4 января мне, детям, родственникам пришли открытки, но без традиционных штемпелей СИЗО № 1. Обычно на всех открытках есть эта пометка, но, как я узнала, якобы там заболели все цензоры. Как-то странно. Потом прошла информация, что и в Жодино такая же ситуация. Так или иначе, открытки точно от Ростислава, потому что почерк на обратной стороне его.

Думала, что и сейчас что-то придет, но вот, когда шла на интервью, встретила почтальона, и она сказала, что никаких писем нам нет. Почтальон призналась, что уже подумала, что Ростислав вернулся, но увы.

– В этой ситуации вас поддерживают даже чужие люди.

– Да, это потрясающе. Получаю помощь и поддержку даже от тех людей, от кого никак не ожидала. Сейчас солидарность белорусов просто не знает границ. Хотя есть и те, кто отворачивается, перестает общаться, причем те, кого давно знаешь. Наверное, кто-то боится, что ситуация коснется и его. Стараюсь понять их, всякое бывает. Главное, что нет таких людей, кто оскорблял бы или называл Ростислава уголовником или что-то в этом роде. Я даже не знаю, что сделала бы, если бы услышала что-то подобное.

Более того, хочу отметить отношение клиентов Ростислава. Он – архитектор-дизайнер, и перед тем, как оказаться в тюрьме, выполнял различные заказы по дизайну интерьеров. Сейчас он этим заниматься не может, но его клиенты все равно сказали, что будут ждать освобождения столько, сколько понадобится, не хотят больше ни с кем работать. Со мной эти люди на связи и всегда интересуются, как и что происходит.
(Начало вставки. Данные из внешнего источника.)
**src/rtl/pds_pkg.sv**
```systemverilog
// Package with shared widths and the sequencer state type for the divisor-sum block.
`default_nettype none

package pds_pkg;

  // Width of the number port and of the divisor-sum result port.
  localparam int unsigned NumberPortWidth = 32;
  localparam int unsigned SumWidth        = 36;

  // One-hot states of the trial-division sequencer.
  typedef enum logic [6:0] {
    ST_IDLE  = 7'b0000001,
    ST_LOAD  = 7'b0000010,
    ST_DIV   = 7'b0000100,
    ST_CHECK = 7'b0001000,
    ST_ADDD  = 7'b0010000,
    ST_ADDQ  = 7'b0100000,
    ST_DONE  = 7'b1000000
  } pds_state_e;

endpackage

`default_nettype wire

```
**src/rtl/proper_divisor_sum.sv**
```systemverilog
// Top level: aliquot sum and perfect-number flag by trial division.
//
//   Channel | Handshake                 | Payload
//   --------+---------------------------+-----------------------------
//   input   | in_valid_i / in_stall_o   | number_i
//   output  | out_valid_o / out_stall_i | divisor_sum_o, is_perfect_o
//
// W is the used number width. An input n above one runs floor(sqrt(n)) trial divisors.
// Each trial loads the divider, runs W quotient steps and a done step, then tests the bound
// and the remainder. A divisor found is added in ST_ADDD, and its cofactor in ST_ADDQ when
// it differs. Inputs 0 and 1 skip the trials and go straight to the done state, which moves
// the sum into the output register. Reset is asynchronous, active low.
// A new transaction is taken only while the sequencer is idle; a finished result waits in
// the output register while the next item is worked on, and a stalled full output register
// holds the sequencer in its done state.
`default_nettype none

module proper_divisor_sum
  import pds_pkg::*;
#(
  parameter int unsigned NUMBER_WIDTH = 32
) (
  input  wire logic                       clk_i,
  input  wire logic                       rst_ni,
  input  wire logic                       in_valid_i,
  output logic                            in_stall_o,
  input  wire logic [NumberPortWidth-1:0] number_i,
  output logic                            out_valid_o,
  input  wire logic                       out_stall_i,
  output logic [SumWidth-1:0]             divisor_sum_o,
  output logic                            is_perfect_o
);

  // Only the low bits of the port that fit both the port and the parameter are used.
  localparam int unsigned NW = (NUMBER_WIDTH > NumberPortWidth) ? NumberPortWidth
                                                                 : NUMBER_WIDTH;

  pds_state_e          state_q, state_d;
  logic [NW-1:0]       n_q, n_d;
  logic [NW-1:0]       d_q, d_d;
  logic [SumWidth-1:0] sum_q, sum_d;
  logic                out_valid_q;
  logic [SumWidth-1:0] out_sum_q;
  logic                out_perf_q;

  logic                div_start;
  logic                div_done;
  logic [NW-1:0]       quo;
  logic [NW-1:0]       rem;
  logic [NW-1:0]       addend;
  logic [SumWidth-1:0] acc_sum;
  logic                in_accept;
  logic                out_free;
  logic                perfect;

  assign in_accept = in_valid_i && (state_q == ST_IDLE);
  assign out_free  = !out_valid_q || !out_stall_i;
  assign div_start = (state_q == ST_LOAD);

  // Shared divider: n divided by the current trial divisor.
  pds_div #(
    .Width (NW)
  ) u_div (
    .clk_i       (clk_i),
    .rst_ni      (rst_ni),
    .start_i     (div_start),
    .dividend_i  (n_q),
    .divisor_i   (d_q),
    .done_o      (div_done),
    .quotient_o  (quo),
    .remainder_o (rem)
  );

  // Single accumulator adder, fed with either the divisor or its cofactor.
  assign addend  = (state_q == ST_ADDQ) ? quo : d_q;
  assign acc_sum = sum_q + {{(SumWidth - NW){1'b0}}, addend};

  // The flag needs n above one and a sum equal to n.
  assign perfect = (sum_q == {{(SumWidth - NW){1'b0}}, n_q}) && (|n_q[NW-1:1]);

  // Sequencer: load, divide, test the bound, accumulate, next divisor.
  always_comb begin
    state_d = state_q;
    n_d     = n_q;
    d_d     = d_q;
    sum_d   = sum_q;
    unique case (state_q)
      ST_IDLE: begin
        if (in_accept) begin
          n_d = number_i[NW-1:0];
          d_d = NW'(2);
          if (|number_i[NW-1:1]) begin
            sum_d   = SumWidth'(1);
            state_d = ST_LOAD;
          end else begin
            sum_d   = '0;
            state_d = ST_DONE;
          end
        end
      end
      ST_LOAD: begin
        state_d = ST_DIV;
      end
      ST_DIV: begin
        if (div_done) begin
          state_d = ST_CHECK;
        end
      end
      ST_CHECK: begin
        if (d_q > quo) begin
          state_d = ST_DONE;
        end else if (rem == '0) begin
          state_d = ST_ADDD;
        end else begin
          d_d     = d_q + NW'(1);
          state_d = ST_LOAD;
        end
      end
      ST_ADDD: begin
        sum_d = acc_sum;
        if (quo != d_q) begin
          state_d = ST_ADDQ;
        end else begin
          d_d     = d_q + NW'(1);
          state_d = ST_LOAD;
        end
      end
      ST_ADDQ: begin
        sum_d   = acc_sum;
        d_d     = d_q + NW'(1);
        state_d = ST_LOAD;
      end
      ST_DONE: begin
        if (out_free) begin
          state_d = ST_IDLE;
        end
      end
      default: begin
        state_d = ST_IDLE;
      end
    endcase
  end

  // Sequencer state register.
  always_ff @(posedge clk_i or negedge rst_ni) begin
    if (!rst_ni) begin
      state_q <= ST_IDLE;
    end else begin
      state_q <= state_d;
    end
  end

  // Working registers of the current item.
  always_ff @(posedge clk_i) begin
    n_q   <= n_d;
    d_q   <= d_d;
    sum_q <= sum_d;
  end

  // Output register: filled when the item is finished and the slot is free.
  always_ff @(posedge clk_i or negedge rst_ni) begin
    if (!rst_ni) begin
      out_valid_q <= 1'b0;
    end else if ((state_q == ST_DONE) && out_free) begin
      out_valid_q <= 1'b1;
    end else if (!out_stall_i) begin
      out_valid_q <= 1'b0;
    end
  end

  always_ff @(posedge clk_i) begin
    if ((state_q == ST_DONE) && out_free) begin
      out_sum_q  <= sum_q;
      out_perf_q <= perfect;
    end
  end

  assign in_stall_o    = (state_q != ST_IDLE);
  assign out_valid_o   = out_valid_q;
  assign divisor_sum_o = out_sum_q;
  assign is_perfect_o  = out_perf_q;

endmodule

`default_nettype wire

```
**src/rtl/pds_div.sv**
```systemverilog
// Iterative restoring divider that produces one quotient bit per cycle.
`default_nettype none

module pds_div #(
  parameter int unsigned Width = 32
) (
  input  wire logic             clk_i,
  input  wire logic             rst_ni,
  input  wire logic             start_i,
  input  wire logic [Width-1:0] dividend_i,
  input  wire logic [Width-1:0] divisor_i,
  output logic                  done_o,
  output logic [Width-1:0]      quotient_o,
  output logic [Width-1:0]      remainder_o
);

  localparam int unsigned CntWidth = $clog2(Width + 1);

  logic                busy_q;
  logic                done_q;
  logic [CntWidth-1:0] cnt_q;
  logic [Width-1:0]    rem_q;
  logic [Width-1:0]    quo_q;
  logic [Width-1:0]    div_q;
  logic [Width:0]      rem_sh;
  logic [Width:0]      diff;
  logic                fits;

  // Shift the next dividend bit into the partial remainder and trial-subtract.
  assign rem_sh = {rem_q, quo_q[Width-1]};
  assign diff   = rem_sh - {1'b0, div_q};
  assign fits   = (rem_sh >= {1'b0, div_q});

  // Control: count Width steps, then pulse done for one cycle.
  always_ff @(posedge clk_i or negedge rst_ni) begin
    if (!rst_ni) begin
      busy_q <= 1'b0;
      done_q <= 1'b0;
      cnt_q  <= '0;
    end else begin
      done_q <= busy_q && (cnt_q == CntWidth'(1));
      if (start_i) begin
        busy_q <= 1'b1;
        cnt_q  <= CntWidth'(Width);
      end else if (busy_q) begin
        cnt_q <= cnt_q - CntWidth'(1);
        if (cnt_q == CntWidth'(1)) begin
          busy_q <= 1'b0;
        end
      end
    end
  end

  // Datapath: remainder, quotient and a held copy of the divisor.
  always_ff @(posedge clk_i) begin
    if (start_i) begin
      rem_q <= '0;
      quo_q <= dividend_i;
      div_q <= divisor_i;
    end else if (busy_q) begin
      rem_q <= fits ? diff[Width-1:0] : rem_sh[Width-1:0];
      quo_q <= {quo_q[Width-2:0], fits};
    end
  end

  assign done_o      = done_q;
  assign quotient_o  = quo_q;
  assign remainder_o = rem_q;

endmodule

`default_nettype wire

```
**config.mk**
```make
export PLATFORM = sky130hd
export DESIGN_NAME = proper_divisor_sum
export DESIGN_NICKNAME = d
export VERILOG_FILES = /design/src/rtl/pds_pkg.sv /design/src/rtl/proper_divisor_sum.sv /design/src/rtl/pds_div.sv
export SDC_FILE = /design/constraint.sdc
export NUM_CORES = 1
export LEC_CHECK = 0
export BUFFER_PORTS_ARGS = -buffer_cell sky130_fd_sc_hd__buf_2
export CORE_UTILIZATION = 25
export CTS_CLUSTER_SIZE = 30
export DETAILED_ROUTE_END_ITERATION = 6
export PLACE_DENSITY = 0.42
export SYNTH_ARGS = -nofsm -noshare
export SYNTH_HDL_FRONTEND = slang
export SYNTH_HIERARCHICAL = 1
export SYNTH_SLANG_ARGS = --single-unit
```
**constraint.sdc**
```tcl
create_clock -name clk_i -period 3.92 [get_ports clk_i]
set_input_delay 0.392 -clock clk_i [delete_from_list [all_inputs] [get_ports clk_i]]
set_output_delay 0.392 -clock clk_i [all_outputs]
set_load 0.05 [all_outputs]
```
# After elaboration in Yosys (flattened, before gate mapping)
# Cells that the tools add are included.
[word_totals] out_inout_bits=39 input_bits=36 word_cells=82 regBits=249
[op_classes] reduce_logical=18 magnitude_cmp=2 mux=27 eq_ne=18 addsub=4
[op_table] op="2-to-1 mux 32 bit" n=8
[op_table] op="one-hot mux 32 bit (4 select lines)" n=1
[op_table] op="one-hot mux 36 bit (2 select lines)" n=1
[op_table] op="OR reduction 31 bit" n=2
[op_table] op="one-hot mux 7 bit (7 select lines)" n=1
[op_table] op="adder 36 x 32 -> 36 bit" n=1
[op_table] op="== test 36 x 32 -> 1 bit" n=1
[op_table] op="2-to-1 mux 36 bit" n=1
[op_table] op="2-to-1 mux 7 bit" n=5
[op_table] op="greater-or-equal comparator 33 x 32 -> 1 bit" n=1
[op_table] op="adder 32 x 1 -> 32 bit (second input constant)" n=1
[op_table] op="greater-than comparator 32 bit" n=1
[op_table] op="zero test 32 bit" n=1
[op_table] op="!= test 32 bit" n=1
[op_table] op="subtractor 32 bit" n=1
[op_table] op="2-to-1 mux 6 bit" n=3
[op_table] op="!= test 2 bit (second input constant)" n=5
[op_table] op="== test 7 x 1 -> 1 bit (second input constant)" n=1
[op_table] op="== test 7 x 2 -> 1 bit (second input constant)" n=1
[op_table] op="== test 7 x 3 -> 1 bit (second input constant)" n=1
[op_table] op="== test 7 x 4 -> 1 bit (second input constant)" n=1
[op_table] op="== test 7 x 5 -> 1 bit (second input constant)" n=1
[op_table] op="== test 7 x 6 -> 1 bit (second input constant)" n=1
[op_table] op="== test 7 bit (second input constant)" n=1
[op_table] op="15 further kinds" n=27

# Longest topological paths before layout
# Gate-level depths: netlist of run 1.
[logic_depth] ltp_word=4 ltp_mapped=19 ltp_nobuf=17

# Cells and area by module
# The synthesis of run 1 kept the hierarchy.
[modules_own_cells] mod="proper_divisor_sum" cells_each=818 seq_area_each_um2=4315.4 area_per_inst_um2=8872.3 n_inst=1
[modules_own_cells] mod="pds_div" cells_each=579 seq_area_each_um2=2762.6 area_per_inst_um2=5904.4 n_inst=1

# Worst setup path after synthesis of run 1
# Ideal clock, no wire load.
[synth_path] path_type="reg2reg" start="register state_q[1]" end="register sum_q[35] (data pin)" synth_period_minus_slack_ns=4.076 arrival_ns=3.810 required_time_ns=3.654 setup_ns=0.266 stages_incl_launch_ff=16 setup_slack_ns=-0.156 cell_sequence="dfrtp_1 > nor4_1 > nor2b_1 > and2_1 > clkbuf_1 > mux2_2 > ha_1 > and3_4 > and2_4 > a2111o_1 > a211o_1 > a31oi_4 > o21ai_4 > o2111ai_2 > xor2_1 > nor2_1"
[synth_via] elab_chain_len=4 elab_cells_between_ends=7
[synth_lines] item="from (decl)" line="proper_divisor_sum.sv:38" rtl="pds_state_e state_q, state_d;"
[synth_lines] item="from (signal assigned)" line="proper_divisor_sum.sv:149" rtl="state_q <= state_d;"
[synth_lines] item="== test 7 x 6 -> 1 bit" line="proper_divisor_sum.sv:75, proper_divisor_sum.sv:87"
[synth_lines] item="2-to-1 mux 32 bit" line="proper_divisor_sum.sv:75" rtl="assign addend = (state_q == ST_ADDQ) ? quo : d_q;"
[synth_lines] item="adder 36 x 32 -> 36 bit" line="proper_divisor_sum.sv:76" rtl="assign acc_sum = sum_q + {{(SumWidth - NW){1'b0}}, addend};"
[synth_lines] item="one-hot mux 36 bit (2 select lines) *" line="proper_divisor_sum.sv:87" rtl="unique case (state_q)"
[synth_lines] item="to (signal assigned)" line="proper_divisor_sum.sv:157" rtl="sum_q <= sum_d;"
[synth_lines] item="to (decl)" line="proper_divisor_sum.sv:41" rtl="logic [SumWidth-1:0] sum_q, sum_d;"
# Mark *: on every way between the ends. The rest lies on a longest branch, timed or not.
# A chain may end at the register's enable or synchronous reset.

# Final worst setup path of run 1
[layout_path] start="register state_q[1]" end="register sum_q[29] (data pin)"
# Same word-level chain as after synthesis.

==> results of run 1 <==
Yosys cell counts, drive strengths merged, types with 19 or more instances:
| library cell | count |
|---|---|
| edfxtp | 201 |
| nor2 | 142 |
| ha | 99 |
| inv | 96 |
| a21oi | 92 |
| nand2 | 84 |
| o21ai | 67 |
| xor2 | 65 |
| mux2 | 59 |
| xnor2 | 52 |
| a21o | 42 |
| nor4 | 41 |
| dfxtp | 32 |
| clkbuf | 31 |
| nand4 | 29 |
| a211oi | 26 |
| nand3 | 24 |
| nor3 | 22 |
| and3 | 19 |
path summary, 6_finish.rpt:
kind	startpoint	cells past startpoint	to
setup reg to reg	state_q[1]$_DFFE_PN0P_	17	sum_q[29]$_SDFFCE_PN0P_
setup / recovery	state_q[1]$_DFFE_PN0P_	17	sum_q[29]$_SDFFCE_PN0P_
hold reg to reg	u_div/remainder_o[2]$_SDFFE_PP0P_	2	u_div/remainder_o[2]$_SDFFE_PP0P_
max in group asynchronous	rst_ni	2	state_q[0]$_DFFE_PN1P_
min in group asynchronous	rst_ni	2	out_valid_o$_DFFE_PN0P_
hold / removal	number_i[29]	1	n_q[29]$_DFFE_PP_
area by class of cell:
class                           instances  area [sq um]
Sequential cell                       249          7080
Tap cell                              765           957
Inverter                               96           362
Clock inverter                         23           334
Fill cell                            5923         39300
Clock buffer                           31           743
Multi-Input combinational cell       1007          7730
Timing Repair Buffer                  202          1520
sequential cells by signal, indices dropped and copies added (netlist names):
signal	count
out_valid_o	1
u_div/cnt_q	6
state_q	7
u_div/done_o	1
u_div/busy_q	1
u_div/remainder_o	32
d_q	32
sum_q	36
n_q	32
u_div/quotient_o	32
is_perfect_o	1
divisor_sum_o	36
u_div/div_q	32
metrics by stage:
stage	hold slack [ns]	TNS (ns)
after floorplan	0.0964	0
after global placement	0.337	-3.38
after detailed placement	0.339	-3.18
after CTS	0.000594	-0.245
after global routing	0.0139	-1.34
final	0.0388	-0.0694
worst register-to-register path: stages (launching register included):
cell and delay, ns:
dfrtp_1 0.41, nor4_4 0.32, nor2b_4 0.22, and2_4 0.21, buf_12 0.13, buf_16 0.13
mux2_4 0.32, ha_4 0.23, and3_4 0.15, and2_4 0.13, a2111o_1 0.36, a211o_1 0.30
a31oi_4 0.23, o21ai_4 0.12, buf_6 0.14, buf_6 0.10, xnor2_2 0.14, nor2_1 0.06
power by group through the flow:
| stage | combinational [mW] | clock (mW) | sequential (mW) |
|---|---|---|---|
| 3_3_place_gp | 7.13 | 0 | 4.98 |
| 3_5_place_dp | 7.16 | 0 | 4.95 |
| 5_1_grt | 8.76 | 3.25 | 5.08 |
| 6_report | 7.90 | 3.06 | 4.94 |
| 2_1_floorplan | 5.26 | 0 | 4.54 |
| 4_1_cts | 7.65 | 3.16 | 4.93 |
routing by layer:
layer	track usage [%]	part of all wire, %	up-vias	routed length [um]
met2	23.5	47	173	19900
met4	3.69	2.3	0	953
met1	18.3	47	5343	19800
met3	1.59	3.1	47	1290
li1	-	-	5501	-
met5	0	0	-	0
repair_timing:
action | 4_1_cts | 5_1_grt
endpoints found under the hold margin | 38 | 1
pin swaps | 30 | 21
resized for setup | 68 | 37
hold buffers | 24 | 1
endpoints found under the setup margin | 19 | 19
gates cloned | 3 | 0
buffers inserted | 12 | 8
kinds of logic after synthesis:
kind of cell             Yosys count  share of synthesized area (%)
AO/OA/AOI/OAI                    299                           13.7
XOR/XNOR                         117                           6.93
adder cells (fa/ha/maj)          101                           8.65
buffers and inverters            141                           3.78
flip-flops                       249                           47.9
multiplexers                      66                           4.97
AND/OR/NAND/NOR                  424                           14.1
==> impl_metrics.py, run 1 <==
metrics = {
    "worst_setup_path": {
        "critical_path.cell_chain": "nor4_4, nor2b_4, and2_4, buf_12, buf_16, mux2_4, ha_4, and3_4, and2_4, a2111o_1, a211o_1, a31oi_4, o21ai_4, buf_6, buf_6, xnor2_2, nor2_1",
        "endpoint_kind": "flop",
        "cpPeakStageDelay_ns": 0.41,
        "required_ns": 4.21,
        "startpoint_type": "flop",
        "critPathSlowestCell": "dfrtp_1",
        "path_buf_inv": 4,
        "critPathMaxFanout": 6,
        "r2r_slack_ns": -0.04,
        "critPathTopFamily": "simple AND/OR/NAND/NOR gates",
        "critical_path_class": "reg -> reg",
        "critical_path_arrival_ns": 4.26,
    },
    "logic_synthesis": {
        "synth_area_leader_cell": "edfxtp_1",
        "ys_warn_count": 6,
        "syn_inst": 1397,
        "ys_ff_latch": 249,
        "yosys.area.top_type_share_pct": 40.8,
        "syn-num-nets": 1534,
        "synth_edf_count": 201,
        "synth_area_leaders": "edfxtp_1 41%, ha_1 8.4%, mux2_2 4.5%",
        "syn_avg_cell_area_sq_um": 10.6,
        "ys_dominant_reg_cell": "edfxtp_1",
        "synth_area_sq_um": 14800,
        "synthDistinctLibCells": 77,
        "synth-async-reset-ratio_pct": 6.43,
        "seq_area_frac_synth_pct": 47.9,
    },
    "power_and_ir_drop": {
        "irDropWorstVdd_mv": 0.348,
        "power.share.sequential_pct": 31.0,
        "pwr-share-clk_pct": 19.3,
        "swShare_pct": 40.0,
        "leakage_nw": 7.37,
        "p_total_mw": 15.9,
        "combPwrFrac_pct": 49.7,
        "power.internal_mw": 9.54,
        "p_switching_mw": 6.36,
        "cellPowerDensity_nw_per_um2": 849,
    },
    "place": {
        "dp_slack_ns": -0.296,
        "dpl_cell_area_sq_um": 16600,
        "dpl.hpwl_um": 31100,
        "place_inst": 2272,
        "port_buffers": 74,
        "place.gp.congestion": 0.845,
    },
    "floorplanning": {
        "die_h_um": 245,
        "pin_count": 75,
        "initial_core_util_pct": 25.5,
        "placementRows": 88,
        "fp.dieArea_sq_um": 60100,
        "core_area_sq_um": 58000,
        "die_w_um": 245,
    },
    "sta": {
        "setup_viol": 2,
        "hold_violations": 0,
        "max_slew_margin_pct": 53.4,
        "finalWorstSetupSlack_ns": -0.0446,
        "tightestPinTransition_ns": 0.693,
        "max_freq_ghz": 0.252,
        "final_max_slew_viol_count": 0,
        "clock_skew_ns": 0.0240,
        "rsz0062_at_grt": "yes",
        "period_share_pct": 101,
        "period_minus_slack_ns": 3.96,
    },
    "layout": {
        "area_delta_synth_final_pct": 26.7,
        "final_cell_mix": "201 x edfxtp_1, 140 x nor2_1, 94 x inv_1, 88 x buf_4, 82 x nand2_1",
        "final_cell_area_sq_um": 18700,
        "fin_cells": 2373,
        "layout_commonest_cell": "edfxtp_1",
        "final_nets": 1722,
        "final_util_pct": 32.3,
        "drive_above_1_share_pct": 23.6,
        "antenna_cells": 0,
    },
    "clock_tree": {
        "clock-root-buffer": "clkbuf_16",
        "clkLatencyLatePin_ns": 0.58,
        "numCtsBuffers": 29,
        "h-tree-depth": 1,
        "clockBufferDepth": 3,
        "path_clk_slew_ns": 0.06,
        "cts_sinks": 249,
        "cts_tree": "built",
    },
    "grt": {
        "antenna_found_initial": 0,
        "grt_overflow_total": 0,
        "grt_max_degree": 58,
        "grt_pass1_wl_um": 64800,
        "first_global_vias": 11100,
        "grtUsageTotal_pct": 13.8,
    },
    "run": {
        "cap_viol_max_count": 0,
    },
    "detailed_routing": {
        "via_per_inst": 4.66,
        "drtIter0Drc": 507,
        "wl_um": 41900,
        "wl_per_cell_um": 17.6,
        "drc": 0,
        "first_pass_iters": 5,
        "vias": 11100,
        "ant_nets": 0,
    },
    "hold_path": {
        "hold_class": "in -> reg",
    },
    "outcome": {
        "status": "finished with violations",
        "violations": "negative setup slack",
    },
}
Note: power is estimated with default switching activity, not from simulation.
==> run 2: changes to the inputs <==
--- a/config.mk
+++ b/config.mk
@@ -14,3 +14,4 @@
 export SYNTH_HDL_FRONTEND = slang
 export SYNTH_HIERARCHICAL = 1
 export SYNTH_SLANG_ARGS = --single-unit
+export TNS_END_PERCENT = 30
==> run 2 against run 1 <==
Effect of this change: register-to-register slack improved by 0.03 ns; global-route usage hardly changed; largest power group unchanged; sequential cell count unchanged; sequential power barely moved; design area decreased by 0.83%; via count is 0.37% lower; critical path depth is 1 lower; total power down 1.3%; clock-buffer cell count unchanged; the run still ends with negative setup slack left; worst setup slack improved by 0.030 ns; cell count shrank 0.38%.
В школе, где учится наша семилетняя дочка Николь, была интересная ситуация. Сразу после ареста Ростислава нам сообщили, что домой придут с обыском. Чтобы не травмировать детей, я их увезла за город к маме. Дочка тогда приболела, вызвали ей врача на дом, нам дали справку и сказали лечиться дома. У мамы дети пробыли три недели, и когда настала пора возвращаться в школу, нам в поликлинике не хотели закрывать справку. То есть мы пришли к врачу, она для решения вопросов отправила к заведующей. Та спросила фамилию, услышав ее, что-то где-то поискала, посмотрела, и сразу выпалила: «Все, у меня рабочий день закончен. До свидания». Я понимаю, что это государственное учреждение, может, врачи боятся чего-то, но, извините, почему дети должны страдать? Они и так уже пострадали. И я не понимала, за что так с нами.

В общем, не получили мы справку, пришли без нее в школу. И вот там к нам отнеслись более лояльно. Ребенка не было на учебе почти месяц, я подошла, все объяснила (а в школе знают, что мой муж сейчас сидит), сказала, что справку по каким-то причинам не хотят закрывать. Меня выслушали и сказали, мол, ничего страшного, можно спокойно продолжить учебу.

– А дети знают вообще, где папа?

– Дочка Николь догадалась сразу же. Наверное, увидела мою реакцию, заметила, как я веду себя после звонка, и вечером подошла и прямо спросила: «Что, папу задержали?» Я тогда не понимала всю серьезность случившегося, думала, что мужа задержали максимум на 15 суток, тем более многих моих знакомых забирали. Да и брат Ростислава Олег сам отсидел в Жодино. Знала об этом и дочка, поэтому прекрасно поняла, что папу тоже задержали.

Естественно, Николь переживает, скучает. Когда в октябре я начала собирать информацию, можно ли выпустить мужа под залог, Николь подошла ко мне и сказала: «Давай мы с тобой сейчас организуем какую-нибудь фирму по оказанию услуг и будем собирать деньги, чтобы папу выпустили». Она очень хотела поучаствовать, помочь Ростиславу.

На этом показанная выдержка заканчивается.